▶ _Listed records_:
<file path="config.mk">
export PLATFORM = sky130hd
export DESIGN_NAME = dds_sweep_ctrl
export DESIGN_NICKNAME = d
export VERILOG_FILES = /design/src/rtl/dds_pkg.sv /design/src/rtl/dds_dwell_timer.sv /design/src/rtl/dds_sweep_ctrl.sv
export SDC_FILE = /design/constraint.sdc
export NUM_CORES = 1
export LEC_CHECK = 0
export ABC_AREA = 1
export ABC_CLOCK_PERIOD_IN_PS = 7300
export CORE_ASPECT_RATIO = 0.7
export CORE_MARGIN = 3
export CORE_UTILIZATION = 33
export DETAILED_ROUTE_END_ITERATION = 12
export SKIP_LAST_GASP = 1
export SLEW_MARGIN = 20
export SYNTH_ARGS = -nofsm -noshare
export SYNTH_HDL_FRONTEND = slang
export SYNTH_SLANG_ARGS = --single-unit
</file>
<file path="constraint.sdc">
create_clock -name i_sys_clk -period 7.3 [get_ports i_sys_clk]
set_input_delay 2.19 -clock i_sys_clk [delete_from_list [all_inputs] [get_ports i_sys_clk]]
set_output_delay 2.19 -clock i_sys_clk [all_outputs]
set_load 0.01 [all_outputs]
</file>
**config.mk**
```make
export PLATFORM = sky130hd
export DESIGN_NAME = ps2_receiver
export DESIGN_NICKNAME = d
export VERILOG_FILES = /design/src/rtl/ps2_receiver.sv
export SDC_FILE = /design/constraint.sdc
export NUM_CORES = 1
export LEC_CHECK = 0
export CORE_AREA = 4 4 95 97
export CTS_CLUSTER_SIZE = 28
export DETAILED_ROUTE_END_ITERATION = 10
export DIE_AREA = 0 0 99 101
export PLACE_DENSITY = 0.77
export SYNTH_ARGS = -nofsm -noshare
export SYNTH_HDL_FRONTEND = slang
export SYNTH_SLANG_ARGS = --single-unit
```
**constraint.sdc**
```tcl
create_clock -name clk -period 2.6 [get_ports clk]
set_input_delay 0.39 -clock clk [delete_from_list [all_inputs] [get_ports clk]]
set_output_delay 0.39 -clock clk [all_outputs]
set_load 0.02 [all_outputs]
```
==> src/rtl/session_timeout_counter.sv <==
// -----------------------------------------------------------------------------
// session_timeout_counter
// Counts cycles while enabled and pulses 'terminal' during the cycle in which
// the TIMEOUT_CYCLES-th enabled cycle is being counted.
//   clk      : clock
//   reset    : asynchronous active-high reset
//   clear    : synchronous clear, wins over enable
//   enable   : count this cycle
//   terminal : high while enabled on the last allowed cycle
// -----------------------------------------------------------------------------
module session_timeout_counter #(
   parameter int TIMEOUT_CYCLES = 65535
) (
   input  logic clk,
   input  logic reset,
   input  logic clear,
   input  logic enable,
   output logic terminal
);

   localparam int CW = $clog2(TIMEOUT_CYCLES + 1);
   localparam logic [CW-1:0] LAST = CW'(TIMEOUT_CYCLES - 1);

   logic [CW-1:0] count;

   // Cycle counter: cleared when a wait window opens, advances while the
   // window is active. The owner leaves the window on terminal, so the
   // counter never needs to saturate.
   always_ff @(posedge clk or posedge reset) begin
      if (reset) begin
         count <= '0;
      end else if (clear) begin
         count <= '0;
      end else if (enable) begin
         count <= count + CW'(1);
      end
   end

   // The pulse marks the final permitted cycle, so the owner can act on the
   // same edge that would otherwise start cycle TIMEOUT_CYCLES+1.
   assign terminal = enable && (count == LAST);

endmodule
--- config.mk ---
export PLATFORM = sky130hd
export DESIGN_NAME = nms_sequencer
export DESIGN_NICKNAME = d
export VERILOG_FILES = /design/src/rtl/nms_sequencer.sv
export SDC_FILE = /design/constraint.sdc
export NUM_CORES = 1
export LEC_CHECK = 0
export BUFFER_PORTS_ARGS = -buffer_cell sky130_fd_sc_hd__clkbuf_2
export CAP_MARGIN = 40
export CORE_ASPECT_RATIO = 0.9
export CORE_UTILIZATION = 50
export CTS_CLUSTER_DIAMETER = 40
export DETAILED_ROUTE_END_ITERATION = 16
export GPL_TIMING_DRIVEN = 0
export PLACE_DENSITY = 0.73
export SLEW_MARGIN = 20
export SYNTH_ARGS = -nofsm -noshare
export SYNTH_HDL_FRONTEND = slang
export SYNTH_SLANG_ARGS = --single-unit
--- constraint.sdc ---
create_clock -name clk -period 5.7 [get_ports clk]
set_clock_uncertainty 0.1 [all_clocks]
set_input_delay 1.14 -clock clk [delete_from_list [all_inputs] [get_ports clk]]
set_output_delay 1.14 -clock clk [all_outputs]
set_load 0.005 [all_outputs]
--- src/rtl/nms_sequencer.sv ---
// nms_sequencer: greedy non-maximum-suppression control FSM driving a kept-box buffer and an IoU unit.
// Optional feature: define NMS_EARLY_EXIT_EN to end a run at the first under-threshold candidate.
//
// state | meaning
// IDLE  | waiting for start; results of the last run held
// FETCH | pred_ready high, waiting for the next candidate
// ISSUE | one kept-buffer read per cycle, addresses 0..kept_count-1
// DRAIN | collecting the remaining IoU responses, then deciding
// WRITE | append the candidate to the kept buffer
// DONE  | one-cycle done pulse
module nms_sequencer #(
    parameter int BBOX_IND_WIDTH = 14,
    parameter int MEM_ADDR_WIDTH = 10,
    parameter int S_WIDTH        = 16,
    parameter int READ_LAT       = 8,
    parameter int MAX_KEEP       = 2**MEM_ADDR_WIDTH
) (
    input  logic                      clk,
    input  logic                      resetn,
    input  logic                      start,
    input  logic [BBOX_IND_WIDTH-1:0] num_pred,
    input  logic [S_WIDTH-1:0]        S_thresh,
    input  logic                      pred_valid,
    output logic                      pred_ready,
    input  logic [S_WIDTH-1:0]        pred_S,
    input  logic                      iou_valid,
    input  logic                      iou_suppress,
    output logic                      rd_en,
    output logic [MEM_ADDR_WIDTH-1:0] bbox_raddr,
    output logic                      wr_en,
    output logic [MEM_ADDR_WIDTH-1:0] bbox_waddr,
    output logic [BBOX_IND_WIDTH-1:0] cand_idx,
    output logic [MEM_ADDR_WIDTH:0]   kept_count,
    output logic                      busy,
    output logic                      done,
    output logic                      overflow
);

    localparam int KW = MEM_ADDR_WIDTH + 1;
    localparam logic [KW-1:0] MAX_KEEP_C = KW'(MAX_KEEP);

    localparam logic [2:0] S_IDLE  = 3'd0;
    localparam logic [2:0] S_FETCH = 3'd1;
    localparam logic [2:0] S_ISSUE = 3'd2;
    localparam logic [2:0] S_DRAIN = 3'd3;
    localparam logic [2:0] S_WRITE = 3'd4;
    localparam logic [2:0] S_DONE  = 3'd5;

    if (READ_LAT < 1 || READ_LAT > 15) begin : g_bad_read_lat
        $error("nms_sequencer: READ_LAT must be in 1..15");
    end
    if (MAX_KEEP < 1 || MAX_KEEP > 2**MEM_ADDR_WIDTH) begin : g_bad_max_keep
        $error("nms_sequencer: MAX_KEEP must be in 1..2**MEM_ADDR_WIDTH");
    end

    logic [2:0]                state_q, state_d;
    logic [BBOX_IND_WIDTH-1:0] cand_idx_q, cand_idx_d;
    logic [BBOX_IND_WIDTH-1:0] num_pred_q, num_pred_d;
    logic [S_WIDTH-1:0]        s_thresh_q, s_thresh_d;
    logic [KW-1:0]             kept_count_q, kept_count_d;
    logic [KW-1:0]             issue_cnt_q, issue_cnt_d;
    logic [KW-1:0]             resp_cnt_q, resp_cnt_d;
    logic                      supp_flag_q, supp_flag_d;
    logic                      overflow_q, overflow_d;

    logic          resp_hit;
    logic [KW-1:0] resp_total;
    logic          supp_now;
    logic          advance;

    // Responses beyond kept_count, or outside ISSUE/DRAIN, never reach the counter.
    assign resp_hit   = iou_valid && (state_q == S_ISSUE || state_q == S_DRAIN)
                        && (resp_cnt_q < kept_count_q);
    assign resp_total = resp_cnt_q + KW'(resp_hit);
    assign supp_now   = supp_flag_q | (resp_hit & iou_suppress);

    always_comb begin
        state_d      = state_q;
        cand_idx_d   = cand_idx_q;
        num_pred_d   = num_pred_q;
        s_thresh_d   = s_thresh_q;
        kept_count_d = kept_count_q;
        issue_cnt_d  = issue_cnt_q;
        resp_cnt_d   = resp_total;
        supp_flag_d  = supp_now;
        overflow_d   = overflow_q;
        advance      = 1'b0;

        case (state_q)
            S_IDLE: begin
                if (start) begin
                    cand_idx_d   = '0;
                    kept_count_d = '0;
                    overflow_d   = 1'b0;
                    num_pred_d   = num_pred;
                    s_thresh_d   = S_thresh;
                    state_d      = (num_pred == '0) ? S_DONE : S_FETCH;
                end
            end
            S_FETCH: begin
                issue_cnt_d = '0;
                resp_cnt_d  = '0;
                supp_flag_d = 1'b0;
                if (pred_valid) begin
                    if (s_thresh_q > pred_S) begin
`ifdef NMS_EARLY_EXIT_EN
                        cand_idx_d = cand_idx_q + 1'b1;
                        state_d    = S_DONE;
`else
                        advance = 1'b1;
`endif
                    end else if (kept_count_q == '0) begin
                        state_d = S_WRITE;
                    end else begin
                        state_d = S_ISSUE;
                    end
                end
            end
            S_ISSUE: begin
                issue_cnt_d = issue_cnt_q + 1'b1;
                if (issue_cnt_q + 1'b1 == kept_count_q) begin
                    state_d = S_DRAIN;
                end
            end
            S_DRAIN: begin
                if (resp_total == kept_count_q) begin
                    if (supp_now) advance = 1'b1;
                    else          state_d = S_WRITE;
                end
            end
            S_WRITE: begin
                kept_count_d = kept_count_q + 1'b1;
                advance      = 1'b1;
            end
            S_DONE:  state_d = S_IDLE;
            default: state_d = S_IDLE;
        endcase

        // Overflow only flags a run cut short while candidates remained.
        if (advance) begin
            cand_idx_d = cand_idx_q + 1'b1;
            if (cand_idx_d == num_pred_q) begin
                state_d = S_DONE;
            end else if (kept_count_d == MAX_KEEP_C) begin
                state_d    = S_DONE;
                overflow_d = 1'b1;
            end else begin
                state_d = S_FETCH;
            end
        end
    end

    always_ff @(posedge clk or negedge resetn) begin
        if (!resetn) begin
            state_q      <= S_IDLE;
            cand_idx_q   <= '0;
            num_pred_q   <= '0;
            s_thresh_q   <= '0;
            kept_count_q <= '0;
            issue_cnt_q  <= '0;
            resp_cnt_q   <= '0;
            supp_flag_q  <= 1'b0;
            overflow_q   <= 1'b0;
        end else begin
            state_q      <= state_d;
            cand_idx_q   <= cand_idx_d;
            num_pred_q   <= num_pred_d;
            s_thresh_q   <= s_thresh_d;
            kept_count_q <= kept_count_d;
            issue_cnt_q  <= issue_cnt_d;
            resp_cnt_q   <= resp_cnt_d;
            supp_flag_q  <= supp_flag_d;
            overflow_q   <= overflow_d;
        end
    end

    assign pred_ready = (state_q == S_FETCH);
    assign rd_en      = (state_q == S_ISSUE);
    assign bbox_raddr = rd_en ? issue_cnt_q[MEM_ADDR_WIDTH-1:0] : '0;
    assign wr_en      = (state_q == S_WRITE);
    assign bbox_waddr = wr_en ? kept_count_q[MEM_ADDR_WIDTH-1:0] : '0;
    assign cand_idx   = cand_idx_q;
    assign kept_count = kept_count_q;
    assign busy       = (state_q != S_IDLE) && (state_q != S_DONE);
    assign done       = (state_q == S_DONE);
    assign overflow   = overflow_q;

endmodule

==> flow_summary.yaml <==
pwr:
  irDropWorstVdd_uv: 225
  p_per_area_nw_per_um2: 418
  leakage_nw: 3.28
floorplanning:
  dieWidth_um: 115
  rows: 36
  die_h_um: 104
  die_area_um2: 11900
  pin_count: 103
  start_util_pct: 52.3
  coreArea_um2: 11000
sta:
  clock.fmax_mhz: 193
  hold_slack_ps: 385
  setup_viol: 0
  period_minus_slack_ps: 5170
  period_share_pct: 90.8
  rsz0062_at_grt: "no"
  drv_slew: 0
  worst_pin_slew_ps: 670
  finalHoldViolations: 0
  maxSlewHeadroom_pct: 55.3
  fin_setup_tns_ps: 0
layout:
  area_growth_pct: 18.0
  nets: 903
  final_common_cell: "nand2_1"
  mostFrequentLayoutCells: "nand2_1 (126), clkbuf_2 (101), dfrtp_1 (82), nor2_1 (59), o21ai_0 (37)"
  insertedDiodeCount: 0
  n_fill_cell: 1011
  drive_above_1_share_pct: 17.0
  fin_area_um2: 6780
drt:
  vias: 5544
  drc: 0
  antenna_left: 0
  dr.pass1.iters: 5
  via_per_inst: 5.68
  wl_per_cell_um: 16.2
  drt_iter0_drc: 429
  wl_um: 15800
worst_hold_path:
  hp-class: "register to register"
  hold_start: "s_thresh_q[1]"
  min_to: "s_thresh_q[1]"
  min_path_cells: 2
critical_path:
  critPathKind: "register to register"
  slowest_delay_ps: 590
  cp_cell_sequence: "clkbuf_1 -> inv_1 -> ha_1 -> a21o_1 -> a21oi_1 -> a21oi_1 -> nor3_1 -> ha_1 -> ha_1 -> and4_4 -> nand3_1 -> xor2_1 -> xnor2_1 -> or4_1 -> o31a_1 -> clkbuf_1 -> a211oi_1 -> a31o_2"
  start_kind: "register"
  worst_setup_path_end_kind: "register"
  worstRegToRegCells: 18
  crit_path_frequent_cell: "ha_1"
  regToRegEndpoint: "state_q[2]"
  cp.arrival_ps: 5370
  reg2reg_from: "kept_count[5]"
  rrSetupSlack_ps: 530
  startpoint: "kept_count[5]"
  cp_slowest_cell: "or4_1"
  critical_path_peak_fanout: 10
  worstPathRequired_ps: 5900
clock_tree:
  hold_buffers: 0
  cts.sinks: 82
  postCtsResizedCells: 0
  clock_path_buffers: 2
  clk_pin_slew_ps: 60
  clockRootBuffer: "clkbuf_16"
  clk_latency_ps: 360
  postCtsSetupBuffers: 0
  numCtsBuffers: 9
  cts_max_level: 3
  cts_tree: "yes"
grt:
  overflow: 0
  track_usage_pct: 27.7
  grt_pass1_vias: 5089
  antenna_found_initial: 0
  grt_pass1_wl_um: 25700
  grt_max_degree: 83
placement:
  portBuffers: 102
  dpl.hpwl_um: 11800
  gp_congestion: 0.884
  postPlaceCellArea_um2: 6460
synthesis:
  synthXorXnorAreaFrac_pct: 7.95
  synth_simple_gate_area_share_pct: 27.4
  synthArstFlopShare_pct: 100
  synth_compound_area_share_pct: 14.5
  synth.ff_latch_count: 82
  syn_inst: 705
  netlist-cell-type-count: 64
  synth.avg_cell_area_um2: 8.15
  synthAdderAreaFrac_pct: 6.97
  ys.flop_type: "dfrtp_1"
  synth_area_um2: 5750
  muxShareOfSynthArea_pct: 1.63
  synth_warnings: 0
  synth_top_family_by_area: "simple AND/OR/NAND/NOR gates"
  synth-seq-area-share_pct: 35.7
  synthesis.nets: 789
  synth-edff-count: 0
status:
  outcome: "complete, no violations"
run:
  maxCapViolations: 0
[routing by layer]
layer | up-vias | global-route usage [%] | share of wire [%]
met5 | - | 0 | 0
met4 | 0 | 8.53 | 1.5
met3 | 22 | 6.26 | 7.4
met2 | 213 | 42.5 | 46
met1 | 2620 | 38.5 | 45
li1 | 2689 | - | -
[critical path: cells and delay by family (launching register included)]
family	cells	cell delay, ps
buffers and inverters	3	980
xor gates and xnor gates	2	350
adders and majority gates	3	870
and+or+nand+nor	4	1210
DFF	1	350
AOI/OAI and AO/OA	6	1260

▶ _Work required_:
Of the entries above, repeat exactly the lines from the line with "S_FETCH: begin" through the line with "state_d = S_ISSUE;", both of them included.

▶ _Task solution_:
            S_FETCH: begin
                issue_cnt_d = '0;
                resp_cnt_d  = '0;
                supp_flag_d = 1'b0;
                if (pred_valid) begin
                    if (s_thresh_q > pred_S) begin
`ifdef NMS_EARLY_EXIT_EN
                        cand_idx_d = cand_idx_q + 1'b1;
                        state_d    = S_DONE;
`else
                        advance = 1'b1;
`endif
                    end else if (kept_count_q == '0) begin
                        state_d = S_WRITE;
                    end else begin
                        state_d = S_ISSUE;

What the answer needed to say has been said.